- Data entries
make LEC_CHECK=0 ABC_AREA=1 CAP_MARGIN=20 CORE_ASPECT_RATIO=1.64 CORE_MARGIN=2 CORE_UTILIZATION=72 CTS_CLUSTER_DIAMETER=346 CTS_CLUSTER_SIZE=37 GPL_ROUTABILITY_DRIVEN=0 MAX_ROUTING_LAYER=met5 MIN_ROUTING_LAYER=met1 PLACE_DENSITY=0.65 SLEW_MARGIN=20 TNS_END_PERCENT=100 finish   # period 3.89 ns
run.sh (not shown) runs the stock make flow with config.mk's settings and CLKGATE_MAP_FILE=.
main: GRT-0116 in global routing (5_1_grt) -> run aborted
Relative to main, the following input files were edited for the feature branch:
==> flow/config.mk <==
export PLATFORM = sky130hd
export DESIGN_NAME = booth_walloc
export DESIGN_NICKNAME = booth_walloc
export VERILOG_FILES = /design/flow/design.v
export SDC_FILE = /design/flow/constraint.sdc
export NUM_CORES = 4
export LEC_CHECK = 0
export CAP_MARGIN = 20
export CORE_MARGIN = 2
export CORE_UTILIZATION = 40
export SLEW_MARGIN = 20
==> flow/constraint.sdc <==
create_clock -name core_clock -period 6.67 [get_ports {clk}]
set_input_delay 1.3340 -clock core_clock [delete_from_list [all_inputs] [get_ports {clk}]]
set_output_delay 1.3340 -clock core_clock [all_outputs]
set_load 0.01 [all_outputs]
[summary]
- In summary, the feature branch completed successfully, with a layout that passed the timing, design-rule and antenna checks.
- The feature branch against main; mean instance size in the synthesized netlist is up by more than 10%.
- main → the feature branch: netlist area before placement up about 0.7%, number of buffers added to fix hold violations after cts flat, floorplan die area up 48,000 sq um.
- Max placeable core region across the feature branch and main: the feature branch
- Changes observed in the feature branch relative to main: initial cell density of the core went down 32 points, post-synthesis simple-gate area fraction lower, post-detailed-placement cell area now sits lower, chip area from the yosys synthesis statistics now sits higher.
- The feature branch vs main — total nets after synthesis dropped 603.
== juniper ==
Design top, start of the top module:
module top (
    input clk,                   
    input mode,                  
    input song,                  
    input plus,                  
    input minus,                 
    input rst,                   
    input set,                   
    input refer,                 
    input player1,               
    input player2,               
    output reg [8:0] rope,       
    output reg [1:0] sel,        
    output reg [1:0] ledr,       
    output reg [1:0] ledg,       
    output reg [1:0] ledb,       
    output reg [3:0] ledop,      
    output reg [7:0] segdata1,   
    output reg [7:0] segdata0,   
    output reg [7:0] seg,        
    output reg [7:0] sel8,       
    output reg ledplayer1,       
    output reg ledplayer2,       
    output reg buzzer,           
    output reg round_indicator_1, 
    output reg round_indicator_2 
);
wire playsong;                   
wire song_pulse;                 
wire mode_pulse;                 
wire plus_pulse;                 
wire minus_pulse;                
wire set_pulse;                  
wire refer_pulse;                
wire player1_pulse;              
  ...
Settings: LEC_CHECK=0, CAP_MARGIN=20, CORE_MARGIN=2, CORE_UTILIZATION=72, CTS_CLUSTER_SIZE=35, HOLD_SLACK_MARGIN=0.3, PLACE_DENSITY=0.7, SETUP_SLACK_MARGIN=1.7, SLEW_MARGIN=20; clock period 6.49 ns.
run.sh (not shown) runs the stock make flow with config.mk's settings and CLKGATE_MAP_FILE=.
Changes in ember relative to juniper:
# juniper
export LEC_CHECK = 0
export CAP_MARGIN = 20
export CORE_MARGIN = 2
export CORE_UTILIZATION = 72
export CTS_CLUSTER_SIZE = 35
export HOLD_SLACK_MARGIN = 0.3
export PLACE_DENSITY = 0.7
export SETUP_SLACK_MARGIN = 1.7
export SLEW_MARGIN = 20
create_clock -name core_clock -period 6.49 [get_ports {clk}]
# ember
export LEC_CHECK = 0
export ABC_AREA = 1
export CAP_MARGIN = 20
export CORE_MARGIN = 2
export CORE_UTILIZATION = 72
export CTS_CLUSTER_SIZE = 36
export HOLD_SLACK_MARGIN = 0.3
export SETUP_SLACK_MARGIN = 0.8
export SLEW_MARGIN = 20
create_clock -name core_clock -period 4.43 [get_ports {clk}]
Findings:
Re sum of internal, switching and leakage power: ember is 25% up on juniper. In ember, the area enclosed by the die boundary came out 890 um2 above the value in juniper. ember: flow complete, layout not clean; failing: negative setup slack. In the tables for juniper and ember, synthesized area reads higher with ember. Looking at standard cell with the maximum stage delay on the critical path, the dfrtp_4 result is from juniper; the dfrtp_1 one comes from ember.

- Exercise instructions
The answer must be every line of the records that holds the string "placement".

- Expected answer
- main → the feature branch: netlist area before placement up about 0.7%, number of buffers added to fix hold violations after cts flat, floorplan die area up 48,000 sq um.
- Changes observed in the feature branch relative to main: initial cell density of the core went down 32 points, post-synthesis simple-gate area fraction lower, post-detailed-placement cell area now sits lower, chip area from the yosys synthesis statistics now sits higher.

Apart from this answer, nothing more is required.